Book 60: An Object of Beauty by Steve Martin,  isbn 9780446573641, 292 pages, Grand Central Publishing, $26.99

The Premise: (from Goodreads)  Lacey Yeager is young, captivating, and ambitious enough to take the NYC art world by storm. Groomed at Sotheby's and hungry to keep climbing the social and career ladders put before her, Lacey charms men and women, old and young, rich and even richer with her magnetic charisma and liveliness. Her ascension to the highest tiers of the city parallel the soaring heights - and, at times, the dark lows - of the art world and the country from the late 1990s through today.

My Rating: 3 stars

My Thoughts:  There are moments in Steve Martin's latest where I'm almost positive he's going to reveal that he's been writing thrillers under the not-so-subtle pen-name Steve Martini all these years. The tension ratchets up, and the reader starts wondering if this is about to become an art heist thriller, or an art-recovery thriller, or really any kind of thriller at all. And then the tension defuses, nothing really happens. Every tense situation Lacey Yeager finds herself in turns out to be something largely mundane; she (and the friend who narrates the novel) seem to yearn for more drama in their lives than there actually is. And maybe that's Martin's point: that most of us will never experience the life of a paperback thriller, and that most of the drama in our lives has some less-than-dramatic outcome, and that we should be content with that.

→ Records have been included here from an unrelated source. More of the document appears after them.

This is an optimization exercise on Yosys and OpenROAD, whose aim is small area, not a production implementation. At most, simulation tests tie the RTL to the original design; equivalence was not proved. Power is estimated from default activity; no workload was simulated. No driver is modelled on the clock port, so clocking that relies on it looks cheaper here than on a real chip.

==> module router, before the edit <==
module router(
    input clock, reset_n,
    input [7:0] frame_n, valid_n, di,
    output [7:0] dout, valido_n, frameo_n
);
    reg init;
    wire [39:0] wv;
    always @(posedge clock) if (!reset_n) init <= 1'b1; else if (wv[4:0] == 5'd31) init <= 1'b0;
    wire [7:0] pend, granted;
    wire [23:0] aq;
    wire [63:0] grant;            
    wire [7:0] we_all;
    wire [31:0] head_all;
    wire [39:0] m_all;
    wire [9:0] cact, cstr;
    wire [29:0] ctq;
    wire [39:0] cts;
    wire [79:0] cq;               
    wire [159:0] csd;             
    genvar i, q, s, c;
    generate
        for (c = 0; c < 10; c = c + 1) begin : g_dec
            for (q = 0; q < 8; q = q + 1) begin : g_dq
                assign cq[8*c + q] = cact[c] & cstr[c] & (ctq[3*c +: 3] == q);
            end
            for (s = 0; s < 16; s = s + 1) begin : g_ds
                assign csd[16*c + s] = (cts[4*c +: 4] == s);
            end
        end
        for (i = 0; i < 8; i = i + 1) begin : g_in
            wire [31:0] ra, rb;
            wire cur;
            wire st;
            ingress #(.SHARED(i < 5), .WRST(i == 0)) ip (.clock(clock), .reset_n(reset_n), .frame_n(frame_n[i]),
                .valid_n(valid_n[i]), .di(di[i]), .granted(granted[i]), .start(st),
                .pend(pend[i]), .aq(aq[3*i +: 3]), .w(wv[5*i +: 5]), .cur(cur), .ra(ra), .rb(rb));
            wire [7:0] g;
            assign granted[i] = |g;
            wire [3:0] hd;
            wire [4:0] m;
            for (q = 0; q < 8; q = q + 1) begin : g_g
                assign g[q] = grant[8*q + i];
            end
            assign st = |(g & we_all);
            sel8 #(.W(4)) sh (.s(g), .d(head_all), .y(hd));
            sel8 #(.W(5)) sm (.s(g), .d(m_all), .y(m));
            if (i < 6) begin : g_one
                selector #(.TWO(1), .OWNQ(i >= 5), .EXTCNT(i < 5), .LIVE(i < 3)) ch (.clock(clock), .reset_n(reset_n),
                    .start(st), .aq(aq[3*i +: 3]), .hd(hd), .m(m), .w(wv[5*i +: 5]),
                    .rsel(cur), .ra(rb), .rb(ra), .act(cact[i]), .tq(ctq[3*i +: 3]),
                    .ts(cts[4*i +: 4]), .stream(cstr[i]));
            end else begin : g_two
                selector #(.TWO(0), .OWNQ(1)) cha (.clock(clock), .reset_n(reset_n),
                    .start(st & cur), .aq(aq[3*i +: 3]), .hd(hd), .m(m), .w(wv[5*i +: 5]),
                    .rsel(1'b0), .ra(ra), .rb(ra), .act(cact[i]), .tq(ctq[3*i +: 3]),
                    .ts(cts[4*i +: 4]), .stream(cstr[i]));
                selector #(.TWO(0), .OWNQ(1)) chb (.clock(clock), .reset_n(reset_n),
                    .start(st & ~cur), .aq(aq[3*i +: 3]), .hd(hd), .m(m), .w(wv[5*i +: 5]),
                    .rsel(1'b0), .ra(rb), .rb(rb), .act(cact[i+2]), .tq(ctq[3*(i+2) +: 3]),
                    .ts(cts[4*(i+2) +: 4]), .stream(cstr[i+2]));
            end
        end
        for (q = 0; q < 8; q = q + 1) begin : g_q
            wire [7:0] req;
            for (i = 0; i < 8; i = i + 1) begin : g_r
                assign req[i] = pend[i] & (aq[3*i +: 3] == q);
            end
            for (i = 0; i < 8; i = i + 1) begin : g_w
                if (i == 0) assign grant[8*q] = req[0];
                else assign grant[8*q + i] = req[i] & ~|req[i-1:0];
            end
            wire [9:0] cqq;
            for (c = 0; c < 10; c = c + 1) begin : g_c
                assign cqq[c] = cq[8*c + q];
            end
            fifo3 f (.clock(clock), .reset_n(reset_n), .init(init), .req(req),
                .cq(cqq), .csd(csd), .we(we_all[q]),
                .head(head_all[4*q +: 4]), .m(m_all[5*q +: 5]),
                .dout(dout[q]), .valido_n(valido_n[q]));
            assign frameo_n[q] = valido_n[q];
        end
    endgenerate
endmodule
clock: 12.0 ns
lec_check: 0
cap_margin: 20
core_margin: 2
core_utilization: 50
slew_margin: 30
standard.sh (not shown) runs the stock make flow with config.mk's settings and CLKGATE_MAP_FILE= SYNTH_SCRIPT=/design/flow/synth_recipe.tcl, a recipe that flattens the netlist after the stock synthesis.
==> flow/flow/run.sh <==
#!/bin/bash
# The standard layout (standard.sh), with two changes:
#  - synthesis maps the logic with an area-oriented ABC script
#    (strash; dch -f; amap -m) instead of ORFS's delay-oriented one; every step
#    before it, flip-flop mapping included, is unchanged, so the registers are
#    the standard synthesis's;
#  - the clock tree is built from sink clusters of up to 32 flip-flops within
#    80 um, driven by clkbuf_16, without dummy loads.
set -eo pipefail
rm -rf scripts_abc
cp -r "$FLOW_HOME/scripts" scripts_abc
printf 'strash\ndch -f\namap -m\n' > scripts_abc/abc_speed.script
export SCRIPTS_DIR="$PWD/scripts_abc"
export CTS_ARGS="-sink_clustering_enable -repair_clock_nets -sink_clustering_size 36 -sink_clustering_max_diameter 70 -buf_list sky130_fd_sc_hd__clkbuf_16 -dont_use_dummy_load"
bash standard.sh > standard.log 2>&1
==> next run, changes <==
--- a/flow/design.v
+++ b/flow/design.v
@@ -200,9 +200,9 @@
             assign st = |(g & we_all);
             sel8 #(.W(4)) sh (.s(g), .d(head_all), .y(hd));
             sel8 #(.W(5)) sm (.s(g), .d(m_all), .y(m));
             if (i < 6) begin : g_one
-                selector #(.TWO(1), .OWNQ(i >= 5), .EXTCNT(i < 5), .LIVE(i < 3)) ch (.clock(clock), .reset_n(reset_n),
+                selector #(.TWO(1), .OWNQ(i >= 5), .EXTCNT(i < 5), .LIVE(i < 4)) ch (.clock(clock), .reset_n(reset_n),
                     .start(st), .aq(aq[3*i +: 3]), .hd(hd), .m(m), .w(wv[5*i +: 5]),
                     .rsel(cur), .ra(rb), .rb(ra), .act(cact[i]), .tq(ctq[3*i +: 3]),
                     .ts(cts[4*i +: 4]), .stream(cstr[i]));
             end else begin : g_two
Global-route usage goes up by 0.35 points.
Register-to-register slack gets worse by 360 ps.
Count of clock-buffer cells in the layout is unchanged.
Die area hardly moves.
Cell area barely changes.
Only the layout flow was run in the first run of this note; the RTL was not checked for function there.

Setup of lane 4:
Another version of the RTL of router (not shown whole).
Size: ~9300 cells after synthesis, about 5000 flip-flops, about 50 I/O pins, roughly 130000 um^2 of cells after synthesis.
==> module ingress, before the edit <==
module ingress #(parameter SHARED = 0, parameter WRST = 0) (
    input clock, reset_n,
    input frame_n, valid_n, di,
    input granted,
    input start,                
    output reg pend,
    output reg [2:0] aq,
    output reg [4:0] w,
    output reg cur,
    output reg [31:0] ra, rb
);
    reg [1:0] ca;
    reg [2:0] ain;
    reg d1;
    wire last = !valid_n & frame_n;
    always @(posedge clock) begin
        ra <= {ra[30:0], (!valid_n & !cur) ? di : ra[31]};
        rb <= {rb[30:0], (!valid_n & cur) ? di : rb[31]};
        if (last) cur <= ~cur;
        if (!reset_n) begin
            ca <= 2'd0;
            d1 <= 1'b0;
            pend <= 1'b0;
        end else begin
            if (frame_n & valid_n) ca <= 2'd0;
            else if (!frame_n & valid_n & (ca != 2'd3)) begin
                ca <= ca + 2'd1;
                ain <= {di, ain[2:1]};
            end
            d1 <= last;
            if (d1) pend <= 1'b1;
            else if (granted) pend <= 1'b0;
        end
        if (d1) aq <= ain;
        if (SHARED) begin
            if (d1 | start | (WRST && !reset_n)) w <= 5'd0;
            else w <= w + 5'd1;
        end else begin
            if (d1) w <= 5'd0;
            else if (pend) w <= {2'b00, w[2:0] + 3'd1};
        end
    end
endmodule
==> module selector, before the edit <==
module selector #(parameter TWO = 1, parameter OWNQ = 1, parameter EXTCNT = 0,
                  parameter LIVE = 0) (
    input clock, reset_n, start,
    input [2:0] aq,             
    input [3:0] hd,             
    input [4:0] m,              
    input [4:0] w,              
    input rsel,                 
    input [31:0] ra, rb,
    output reg act,
    output [2:0] tq,
    output reg [3:0] ts,
    output stream
);
    reg [4:0] kp, cnt;
    reg rs;
    reg [2:0] tqr;
    always @(posedge clock) begin
        if (!reset_n) act <= 1'b0;
        else if (start) act <= 1'b1;
        else if (EXTCNT ? (w == 5'd31) : (cnt == 5'd0)) act <= 1'b0;
        if (start) begin
            tqr <= aq;
            ts <= hd;
            rs <= rsel;
            kp <= m + w[2:0];
            cnt <= 5'd31;
        end else begin
            cnt <= cnt - 5'd1;
        end
    end
    assign tq = OWNQ ? tqr : aq;
    wire [31:0] r = (TWO && (LIVE ? rsel : rs)) ? rb : ra;
    assign stream = r[kp];
endmodule
==> module router, before the edit <==
module router(
    input clock, reset_n,
    input [7:0] frame_n, valid_n, di,
    output [7:0] dout, valido_n, frameo_n
);
    reg init;
    wire [39:0] wv;
    always @(posedge clock) if (!reset_n) init <= 1'b1; else if (wv[4:0] == 5'd31) init <= 1'b0;
    wire [7:0] pend, granted;
    wire [23:0] aq;
    wire [63:0] grant;            
    wire [7:0] we_all;
    wire [31:0] head_all;
    wire [39:0] m_all;
    wire [9:0] cact, cstr;
    wire [29:0] ctq;
    wire [39:0] cts;
    wire [79:0] cq;               
    wire [159:0] csd;             
    genvar i, q, s, c;
    generate
        for (c = 0; c < 10; c = c + 1) begin : g_dec
            for (q = 0; q < 8; q = q + 1) begin : g_dq
                assign cq[8*c + q] = cact[c] & (ctq[3*c +: 3] == q);
            end
            for (s = 0; s < 16; s = s + 1) begin : g_ds
                assign csd[16*c + s] = (cts[4*c +: 4] == s) & cstr[c];
            end
        end
        for (i = 0; i < 8; i = i + 1) begin : g_in
            wire [31:0] ra, rb;
            wire cur;
            wire st;
            ingress #(.SHARED(i < 5), .WRST(i == 0)) ip (.clock(clock), .reset_n(reset_n), .frame_n(frame_n[i]),
                .valid_n(valid_n[i]), .di(di[i]), .granted(granted[i]), .start(st),
                .pend(pend[i]), .aq(aq[3*i +: 3]), .w(wv[5*i +: 5]), .cur(cur), .ra(ra), .rb(rb));
            wire [7:0] g;
            assign granted[i] = |g;
            wire [3:0] hd;
            wire [4:0] m;
            for (q = 0; q < 8; q = q + 1) begin : g_g
                assign g[q] = grant[8*q + i];
            end
            assign st = |(g & we_all);
            sel8 #(.W(4)) sh (.s(g), .d(head_all), .y(hd));
            sel8 #(.W(5)) sm (.s(g), .d(m_all), .y(m));
            if (i < 6) begin : g_one
                selector #(.TWO(1), .OWNQ(i >= 5), .EXTCNT(i < 5), .LIVE(i < 3)) ch (.clock(clock), .reset_n(reset_n),
                    .start(st), .aq(aq[3*i +: 3]), .hd(hd), .m(m), .w(wv[5*i +: 5]),
                    .rsel(cur), .ra(rb), .rb(ra), .act(cact[i]), .tq(ctq[3*i +: 3]),
                    .ts(cts[4*i +: 4]), .stream(cstr[i]));
            end else begin : g_two
                selector #(.TWO(0), .OWNQ(1)) cha (.clock(clock), .reset_n(reset_n),
                    .start(st & cur), .aq(aq[3*i +: 3]), .hd(hd), .m(m), .w(wv[5*i +: 5]),
                    .rsel(1'b0), .ra(ra), .rb(ra), .act(cact[i]), .tq(ctq[3*i +: 3]),
                    .ts(cts[4*i +: 4]), .stream(cstr[i]));
                selector #(.TWO(0), .OWNQ(1)) chb (.clock(clock), .reset_n(reset_n),
                    .start(st & ~cur), .aq(aq[3*i +: 3]), .hd(hd), .m(m), .w(wv[5*i +: 5]),
                    .rsel(1'b0), .ra(rb), .rb(rb), .act(cact[i+2]), .tq(ctq[3*(i+2) +: 3]),
                    .ts(cts[4*(i+2) +: 4]), .stream(cstr[i+2]));
            end
        end
        for (q = 0; q < 8; q = q + 1) begin : g_q
            wire [7:0] req;
            for (i = 0; i < 8; i = i + 1) begin : g_r
                assign req[i] = pend[i] & (aq[3*i +: 3] == q);
            end
            for (i = 0; i < 8; i = i + 1) begin : g_w
                if (i == 0) assign grant[8*q] = req[0];
                else assign grant[8*q + i] = req[i] & ~|req[i-1:0];
            end
            wire [9:0] cqq;
            for (c = 0; c < 10; c = c + 1) begin : g_c
                assign cqq[c] = cq[8*c + q];
            end
            fifo3 f (.clock(clock), .reset_n(reset_n), .init(init), .req(req),
                .cq(cqq), .csd(csd), .we(we_all[q]),
                .head(head_all[4*q +: 4]), .m(m_all[5*q +: 5]),
                .dout(dout[q]), .valido_n(valido_n[q]));
            assign frameo_n[q] = valido_n[q];
        end
    endgenerate
endmodule
Source: an optimization exercise on an open RTL-to-GDS flow (aim: small area and a short achievable clock period). Production flows keep margins and buffers that such runs may drop. For this run, only the layout was checked, not whether the RTL still works. Power is estimated from default activity; no workload was simulated.

## flow/flow/run.sh

```bash
#!/bin/bash
# The standard layout (standard.sh) with three changes to its settings:
#  - Yosys's synth runs without its early "abc -fast" pass (SYNTH_ARGS=-noabc),
#    so extract_fa keeps the RTL's full adders in their true polarity instead
#    of adding inverters around them; the registers are the same;
#  - ports are buffered with plain buf_1 cells instead of delay buffers;
#  - CTS inserts no dummy loads and uses small clock buffers.
# make's output (every step's log is also kept under orfs/logs) goes to flow.log.
set -euo pipefail
cat >> config.mk <<'CFG'
export SYNTH_ARGS = -noabc
export BUFFER_PORTS_ARGS = -buffer_cell sky130_fd_sc_hd__buf_1
export CTS_ARGS = -sink_clustering_enable -repair_clock_nets -dont_use_dummy_load -buf_list {sky130_fd_sc_hd__clkbuf_4 sky130_fd_sc_hd__clkbuf_8}
CFG
bash standard.sh finish > flow.log 2>&1
```

## flow/standard.sh

```bash
#!/bin/bash
# synth_recipe.tcl (not shown) runs the flow's synth.tcl, then flattens the netlist and writes it again
# the make line also repeats each setting of config.mk as NAME=value (left out here)
make -C /OpenROAD-flow-scripts/flow DESIGN_CONFIG=/design/flow/config.mk WORK_HOME=/design/flow/orfs CLKGATE_MAP_FILE= SYNTH_SCRIPT=/design/flow/synth_recipe.tcl "${@:-finish}"
```

## flow/config.mk

```make
export PLATFORM = sky130hd
export DESIGN_NAME = bit_population_counter_top
export DESIGN_NICKNAME = bit_population_counter_top
export VERILOG_FILES = /design/flow/design.v
export SDC_FILE = /design/flow/constraint.sdc
export NUM_CORES = 4
export LEC_CHECK = 0
export CAP_MARGIN = 20
export CORE_MARGIN = 2
export CORE_UTILIZATION = 40
export SLEW_MARGIN = 20
export SYNTH_ARGS = -noabc
export BUFFER_PORTS_ARGS = -buffer_cell sky130_fd_sc_hd__buf_1
export CTS_ARGS = -sink_clustering_enable -repair_clock_nets -dont_use_dummy_load -buf_list {sky130_fd_sc_hd__clkbuf_4 sky130_fd_sc_hd__clkbuf_8}
```

## flow/constraint.sdc

```tcl
create_clock -name core_clock -period 2.6 [get_ports {clk_i}]
set_input_delay 0.5200 -clock core_clock [delete_from_list [all_inputs] [get_ports {clk_i}]]
set_output_delay 0.5200 -clock core_clock [all_outputs]
set_load 0.01 [all_outputs]
```
This design comes from an exercise in tuning for small area on the open sky130 flow, not from production work.
In this exercise RTL edits were held to simulation tests only and were not proved equivalent to the original.
No driver is modelled on the clock port, so clocking that relies on it looks cheaper here than on a real chip.
No activity file was given, so power comes from the tool's default toggle rates.

==> flow/design.v (excerpt) <==
module uart_burn_spi_flash (
input clk,rxd,rst ,
output txd,
input spi_miso,
output spi_mosi,spi_sck,
input [31:0]in32,
output reg [31:0] out32
);
Size in the first run: roughly 310 cells after synthesis, roughly 77 flip-flops, roughly 71 I/O pins, ~3600 um2 of cells after synthesis.
==> flow/config.mk <==
export PLATFORM = sky130hd
export DESIGN_NAME = uart_burn_spi_flash
export DESIGN_NICKNAME = uart_burn_spi_flash
export VERILOG_FILES = /design/flow/design.v
export SDC_FILE = /design/flow/constraint.sdc
export NUM_CORES = 4
export LEC_CHECK = 0
export CAP_MARGIN = 20
export CORE_MARGIN = 2
export CORE_UTILIZATION = 40
export PLACE_DENSITY = 0.6
export SLEW_MARGIN = 20
export BUFFER_PORTS_ARGS = -buffer_cell sky130_fd_sc_hd__buf_1
export CTS_ARGS = -sink_clustering_enable -repair_clock_nets -dont_use_dummy_load -buf_list sky130_fd_sc_hd__clkbuf_8
==> flow/constraint.sdc <==
create_clock -name core_clock -period 5.0 [get_ports {clk}]
set_input_delay 1.0000 -clock core_clock [delete_from_list [all_inputs] [get_ports {clk}]]
set_output_delay 1.0000 -clock core_clock [all_outputs]
set_load 0.01 [all_outputs]
standard.sh (not shown) runs the stock make flow with config.mk's settings and CLKGATE_MAP_FILE= SYNTH_SCRIPT=/design/flow/synth_recipe.tcl, a recipe that flattens the netlist after the stock synthesis.
==> flow/flow/run.sh <==
#!/bin/bash
# Standard ORFS layout (standard.sh) with a few extra ORFS variables from
# flow/extra.mk: smaller port buffers and a leaner clock tree.
set -e
cat flow/extra.mk >> config.mk
bash standard.sh > standard.log 2>&1
==> flow/flow/extra.mk <==
export BUFFER_PORTS_ARGS = -buffer_cell sky130_fd_sc_hd__buf_1
export CTS_ARGS = -sink_clustering_enable -repair_clock_nets -dont_use_dummy_load -buf_list sky130_fd_sc_hd__clkbuf_8
Rerun with:
==> flow/flow/extra.mk (replaced) <==
export BUFFER_PORTS_ARGS = -buffer_cell sky130_fd_sc_hd__buf_1
export CTS_ARGS = -sink_clustering_enable -repair_clock_nets -dont_use_dummy_load -sink_clustering_size 40 -sink_clustering_max_diameter 300 -buf_list sky130_fd_sc_hd__clkbuf_16
--- a/flow/config.mk
+++ b/flow/config.mk
@@ -13,2 +13,2 @@
 export BUFFER_PORTS_ARGS = -buffer_cell sky130_fd_sc_hd__buf_1
-export CTS_ARGS = -sink_clustering_enable -repair_clock_nets -dont_use_dummy_load -buf_list sky130_fd_sc_hd__clkbuf_8
+export CTS_ARGS = -sink_clustering_enable -repair_clock_nets -dont_use_dummy_load -sink_clustering_size 40 -sink_clustering_max_diameter 300 -buf_list sky130_fd_sc_hd__clkbuf_16
After rerunning: The new run ran to the end with no violations; clock-buffer cell count is unchanged; first-iteration DRC count climbs by roughly a tenth; register-to-register slack barely changes; via count went down slightly; sequential power is about the same; setup slack stays flat; global-route usage stays flat; non-clock buffer count does not change.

I have to say that I learned more about the art world than I ever thought I'd know. Lacey Yeager is a capable guide for that. I can't say I walked away from the book feeling like I had to share it immediately with the world (as evidenced by the month it's taken me to write this review) but I was a fine book to listen to on my long work road trips. And Campbell Scott -- good narration, good sense of ennui, and great impersonation of the author. If I closed my eyes (which I didn't do because I was driving), I would have thought Steve Martin was reading.

Bottom line: a decent book, a bit educational, but not my favorite of Martin's work.